(Provided information Opens)
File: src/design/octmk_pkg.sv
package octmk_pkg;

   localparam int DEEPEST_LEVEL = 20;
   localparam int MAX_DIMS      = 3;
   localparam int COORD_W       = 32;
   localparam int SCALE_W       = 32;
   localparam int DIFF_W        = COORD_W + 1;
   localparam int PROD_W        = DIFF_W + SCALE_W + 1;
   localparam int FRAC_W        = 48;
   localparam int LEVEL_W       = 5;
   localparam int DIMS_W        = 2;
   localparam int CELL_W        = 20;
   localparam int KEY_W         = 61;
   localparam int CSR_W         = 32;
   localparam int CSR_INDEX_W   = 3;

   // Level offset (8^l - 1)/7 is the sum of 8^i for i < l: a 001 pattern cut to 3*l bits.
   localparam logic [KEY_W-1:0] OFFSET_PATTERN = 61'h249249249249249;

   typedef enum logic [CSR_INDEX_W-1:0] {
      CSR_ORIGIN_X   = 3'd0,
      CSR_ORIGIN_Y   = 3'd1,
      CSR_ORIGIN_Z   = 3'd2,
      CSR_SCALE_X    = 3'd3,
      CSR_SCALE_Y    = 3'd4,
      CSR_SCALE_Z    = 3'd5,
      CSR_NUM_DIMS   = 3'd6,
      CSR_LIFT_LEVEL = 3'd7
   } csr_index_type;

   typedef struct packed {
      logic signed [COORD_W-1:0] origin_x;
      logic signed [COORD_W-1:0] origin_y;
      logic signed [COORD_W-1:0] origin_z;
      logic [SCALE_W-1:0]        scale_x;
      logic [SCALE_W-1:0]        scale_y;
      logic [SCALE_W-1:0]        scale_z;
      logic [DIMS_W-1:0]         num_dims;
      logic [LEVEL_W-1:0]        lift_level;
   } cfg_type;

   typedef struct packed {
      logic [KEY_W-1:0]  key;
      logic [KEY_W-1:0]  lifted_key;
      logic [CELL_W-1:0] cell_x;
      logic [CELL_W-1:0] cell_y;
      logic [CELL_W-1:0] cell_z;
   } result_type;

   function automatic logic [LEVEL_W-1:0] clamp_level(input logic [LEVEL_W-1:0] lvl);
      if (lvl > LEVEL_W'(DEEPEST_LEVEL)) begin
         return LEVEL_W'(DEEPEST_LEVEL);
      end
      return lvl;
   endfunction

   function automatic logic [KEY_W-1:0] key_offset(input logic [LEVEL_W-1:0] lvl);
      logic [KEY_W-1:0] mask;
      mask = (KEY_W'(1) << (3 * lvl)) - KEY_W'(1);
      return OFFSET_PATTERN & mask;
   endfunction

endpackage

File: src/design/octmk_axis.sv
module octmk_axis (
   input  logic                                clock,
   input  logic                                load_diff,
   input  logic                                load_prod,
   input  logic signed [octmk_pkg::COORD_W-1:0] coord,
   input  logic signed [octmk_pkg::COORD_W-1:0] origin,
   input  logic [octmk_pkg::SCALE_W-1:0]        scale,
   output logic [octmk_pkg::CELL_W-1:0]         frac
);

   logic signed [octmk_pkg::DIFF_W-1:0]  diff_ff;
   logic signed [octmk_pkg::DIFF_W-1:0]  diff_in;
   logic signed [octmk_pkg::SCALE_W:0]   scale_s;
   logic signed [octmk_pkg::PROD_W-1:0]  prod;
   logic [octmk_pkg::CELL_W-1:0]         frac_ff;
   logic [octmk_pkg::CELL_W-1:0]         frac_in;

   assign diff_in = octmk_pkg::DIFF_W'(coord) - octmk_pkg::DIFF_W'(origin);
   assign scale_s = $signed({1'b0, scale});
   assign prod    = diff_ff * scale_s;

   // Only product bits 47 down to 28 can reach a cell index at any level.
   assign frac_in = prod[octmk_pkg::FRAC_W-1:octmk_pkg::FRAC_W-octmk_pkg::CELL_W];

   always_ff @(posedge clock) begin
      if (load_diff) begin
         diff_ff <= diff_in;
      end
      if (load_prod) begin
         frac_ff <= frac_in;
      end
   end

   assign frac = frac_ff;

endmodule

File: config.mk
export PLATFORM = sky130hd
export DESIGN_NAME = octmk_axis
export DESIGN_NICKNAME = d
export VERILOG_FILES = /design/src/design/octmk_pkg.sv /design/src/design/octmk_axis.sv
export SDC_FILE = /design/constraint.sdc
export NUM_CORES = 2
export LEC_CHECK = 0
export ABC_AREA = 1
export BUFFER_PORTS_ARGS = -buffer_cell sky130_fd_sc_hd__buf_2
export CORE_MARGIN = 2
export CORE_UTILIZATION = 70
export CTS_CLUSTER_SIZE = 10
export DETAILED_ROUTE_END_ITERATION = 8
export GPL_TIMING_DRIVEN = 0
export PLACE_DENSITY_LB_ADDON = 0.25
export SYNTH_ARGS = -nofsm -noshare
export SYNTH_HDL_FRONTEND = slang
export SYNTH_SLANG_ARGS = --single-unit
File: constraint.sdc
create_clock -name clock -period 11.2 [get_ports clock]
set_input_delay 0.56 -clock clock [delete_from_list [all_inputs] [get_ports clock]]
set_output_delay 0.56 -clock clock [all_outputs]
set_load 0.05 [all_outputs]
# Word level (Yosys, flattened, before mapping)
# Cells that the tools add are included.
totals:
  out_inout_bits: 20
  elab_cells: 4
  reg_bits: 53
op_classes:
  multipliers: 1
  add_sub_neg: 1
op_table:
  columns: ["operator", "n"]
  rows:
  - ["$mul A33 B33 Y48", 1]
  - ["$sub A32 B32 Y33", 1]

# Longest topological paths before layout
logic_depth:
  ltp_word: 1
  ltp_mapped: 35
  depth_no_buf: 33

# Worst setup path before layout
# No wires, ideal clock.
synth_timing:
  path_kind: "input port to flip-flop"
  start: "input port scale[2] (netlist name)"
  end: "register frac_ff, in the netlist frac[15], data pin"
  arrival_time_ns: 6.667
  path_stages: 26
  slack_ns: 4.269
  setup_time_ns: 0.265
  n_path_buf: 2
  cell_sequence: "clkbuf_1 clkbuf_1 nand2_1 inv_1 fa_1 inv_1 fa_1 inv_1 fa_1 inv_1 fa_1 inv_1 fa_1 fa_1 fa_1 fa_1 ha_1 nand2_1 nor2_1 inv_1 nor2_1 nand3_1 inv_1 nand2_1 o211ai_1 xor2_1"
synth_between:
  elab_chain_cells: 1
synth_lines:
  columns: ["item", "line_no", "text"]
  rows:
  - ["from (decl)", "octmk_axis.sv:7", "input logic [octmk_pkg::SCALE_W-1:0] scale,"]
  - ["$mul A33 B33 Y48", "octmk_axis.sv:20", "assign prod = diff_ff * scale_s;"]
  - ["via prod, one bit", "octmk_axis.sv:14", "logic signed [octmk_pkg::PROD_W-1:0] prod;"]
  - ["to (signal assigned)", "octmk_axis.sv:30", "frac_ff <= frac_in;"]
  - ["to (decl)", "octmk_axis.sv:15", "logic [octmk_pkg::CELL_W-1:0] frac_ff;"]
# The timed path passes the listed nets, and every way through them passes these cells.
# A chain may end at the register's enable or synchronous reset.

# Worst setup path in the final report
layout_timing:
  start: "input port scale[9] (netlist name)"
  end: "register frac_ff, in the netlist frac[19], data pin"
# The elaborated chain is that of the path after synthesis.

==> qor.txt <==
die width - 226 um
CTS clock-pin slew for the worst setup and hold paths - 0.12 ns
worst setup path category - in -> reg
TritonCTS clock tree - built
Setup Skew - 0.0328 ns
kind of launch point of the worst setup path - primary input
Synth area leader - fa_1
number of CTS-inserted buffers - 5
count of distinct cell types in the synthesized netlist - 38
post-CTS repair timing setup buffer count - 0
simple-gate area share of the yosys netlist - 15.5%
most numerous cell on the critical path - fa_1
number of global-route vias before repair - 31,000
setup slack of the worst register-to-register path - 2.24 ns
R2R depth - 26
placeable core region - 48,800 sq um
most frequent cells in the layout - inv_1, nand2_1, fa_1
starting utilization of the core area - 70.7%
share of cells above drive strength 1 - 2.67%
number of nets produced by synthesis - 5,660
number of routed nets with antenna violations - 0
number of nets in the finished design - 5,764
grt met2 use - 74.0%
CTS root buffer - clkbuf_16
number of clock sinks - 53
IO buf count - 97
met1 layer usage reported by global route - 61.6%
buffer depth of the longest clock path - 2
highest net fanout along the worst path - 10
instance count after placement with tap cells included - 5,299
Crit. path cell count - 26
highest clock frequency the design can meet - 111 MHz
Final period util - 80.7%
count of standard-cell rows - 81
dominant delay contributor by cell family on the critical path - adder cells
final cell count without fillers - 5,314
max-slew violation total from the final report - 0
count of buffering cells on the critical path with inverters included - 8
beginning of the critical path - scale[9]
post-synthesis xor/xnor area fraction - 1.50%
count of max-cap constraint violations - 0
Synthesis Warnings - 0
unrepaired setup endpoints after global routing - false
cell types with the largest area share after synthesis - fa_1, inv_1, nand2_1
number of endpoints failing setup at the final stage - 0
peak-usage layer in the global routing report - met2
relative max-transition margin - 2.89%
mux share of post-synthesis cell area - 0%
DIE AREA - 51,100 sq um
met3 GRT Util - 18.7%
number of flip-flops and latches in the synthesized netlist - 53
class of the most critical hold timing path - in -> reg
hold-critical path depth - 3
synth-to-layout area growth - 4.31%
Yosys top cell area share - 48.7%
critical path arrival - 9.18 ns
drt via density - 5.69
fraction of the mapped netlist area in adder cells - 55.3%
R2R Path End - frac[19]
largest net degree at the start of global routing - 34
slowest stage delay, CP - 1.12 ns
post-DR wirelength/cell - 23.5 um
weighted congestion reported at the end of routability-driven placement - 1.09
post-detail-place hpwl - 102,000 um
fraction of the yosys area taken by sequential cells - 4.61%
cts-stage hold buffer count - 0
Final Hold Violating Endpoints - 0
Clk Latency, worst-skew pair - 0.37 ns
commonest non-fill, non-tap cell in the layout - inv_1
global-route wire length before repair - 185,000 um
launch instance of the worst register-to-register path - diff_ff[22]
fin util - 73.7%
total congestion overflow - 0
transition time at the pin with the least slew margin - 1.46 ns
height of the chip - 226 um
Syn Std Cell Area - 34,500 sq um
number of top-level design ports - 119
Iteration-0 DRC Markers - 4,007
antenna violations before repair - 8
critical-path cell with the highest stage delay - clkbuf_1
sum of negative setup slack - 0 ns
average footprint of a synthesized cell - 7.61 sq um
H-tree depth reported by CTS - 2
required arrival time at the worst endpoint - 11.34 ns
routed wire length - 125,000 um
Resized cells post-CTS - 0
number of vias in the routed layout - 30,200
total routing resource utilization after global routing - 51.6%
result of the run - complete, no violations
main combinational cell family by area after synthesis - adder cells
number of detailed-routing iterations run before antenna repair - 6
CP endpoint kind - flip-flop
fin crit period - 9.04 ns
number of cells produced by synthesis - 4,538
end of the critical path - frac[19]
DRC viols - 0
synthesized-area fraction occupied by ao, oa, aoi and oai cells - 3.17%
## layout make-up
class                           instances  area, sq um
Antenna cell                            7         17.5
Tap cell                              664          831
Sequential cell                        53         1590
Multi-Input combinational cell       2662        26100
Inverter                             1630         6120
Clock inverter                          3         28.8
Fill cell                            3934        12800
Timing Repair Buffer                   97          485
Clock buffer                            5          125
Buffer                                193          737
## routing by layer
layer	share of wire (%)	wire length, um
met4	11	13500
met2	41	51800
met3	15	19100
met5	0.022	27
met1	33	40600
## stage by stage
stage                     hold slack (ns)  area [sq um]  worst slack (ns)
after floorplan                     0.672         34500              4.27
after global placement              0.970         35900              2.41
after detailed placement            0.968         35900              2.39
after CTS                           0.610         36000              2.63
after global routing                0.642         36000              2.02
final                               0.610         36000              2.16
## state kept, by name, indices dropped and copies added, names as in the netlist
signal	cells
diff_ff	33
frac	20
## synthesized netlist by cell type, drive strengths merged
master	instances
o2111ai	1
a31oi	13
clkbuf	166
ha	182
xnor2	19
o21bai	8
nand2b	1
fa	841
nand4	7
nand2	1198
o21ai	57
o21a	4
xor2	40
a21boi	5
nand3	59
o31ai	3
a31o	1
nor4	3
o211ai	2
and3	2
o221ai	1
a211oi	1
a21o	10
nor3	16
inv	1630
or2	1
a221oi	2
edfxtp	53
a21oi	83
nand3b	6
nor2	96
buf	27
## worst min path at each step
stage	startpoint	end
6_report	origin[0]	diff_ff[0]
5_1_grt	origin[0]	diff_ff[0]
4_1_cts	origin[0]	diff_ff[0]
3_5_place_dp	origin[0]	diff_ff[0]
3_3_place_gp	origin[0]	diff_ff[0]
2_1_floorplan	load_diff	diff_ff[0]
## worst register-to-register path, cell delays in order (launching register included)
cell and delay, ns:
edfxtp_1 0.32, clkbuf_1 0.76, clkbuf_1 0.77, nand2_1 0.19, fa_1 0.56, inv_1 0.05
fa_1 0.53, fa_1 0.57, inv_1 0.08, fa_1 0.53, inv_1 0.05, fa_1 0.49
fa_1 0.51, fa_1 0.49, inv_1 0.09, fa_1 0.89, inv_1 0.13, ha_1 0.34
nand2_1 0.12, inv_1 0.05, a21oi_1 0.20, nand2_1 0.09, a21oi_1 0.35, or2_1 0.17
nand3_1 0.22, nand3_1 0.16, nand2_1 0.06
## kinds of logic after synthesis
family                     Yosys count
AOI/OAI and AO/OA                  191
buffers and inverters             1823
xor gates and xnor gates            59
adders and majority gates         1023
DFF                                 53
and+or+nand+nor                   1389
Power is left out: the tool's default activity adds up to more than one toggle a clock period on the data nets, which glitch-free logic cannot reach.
(Provided information Closes)
> [Activity] Here the job is to transcribe the lines from the first line of the data through the line containing "localparam int CSR_W", inclusive, exactly and with nothing else.

> [Task output]
File: src/design/octmk_pkg.sv
package octmk_pkg;

   localparam int DEEPEST_LEVEL = 20;
   localparam int MAX_DIMS      = 3;
   localparam int COORD_W       = 32;
   localparam int SCALE_W       = 32;
   localparam int DIFF_W        = COORD_W + 1;
   localparam int PROD_W        = DIFF_W + SCALE_W + 1;
   localparam int FRAC_W        = 48;
   localparam int LEVEL_W       = 5;
   localparam int DIMS_W        = 2;
   localparam int CELL_W        = 20;
   localparam int KEY_W         = 61;
   localparam int CSR_W         = 32;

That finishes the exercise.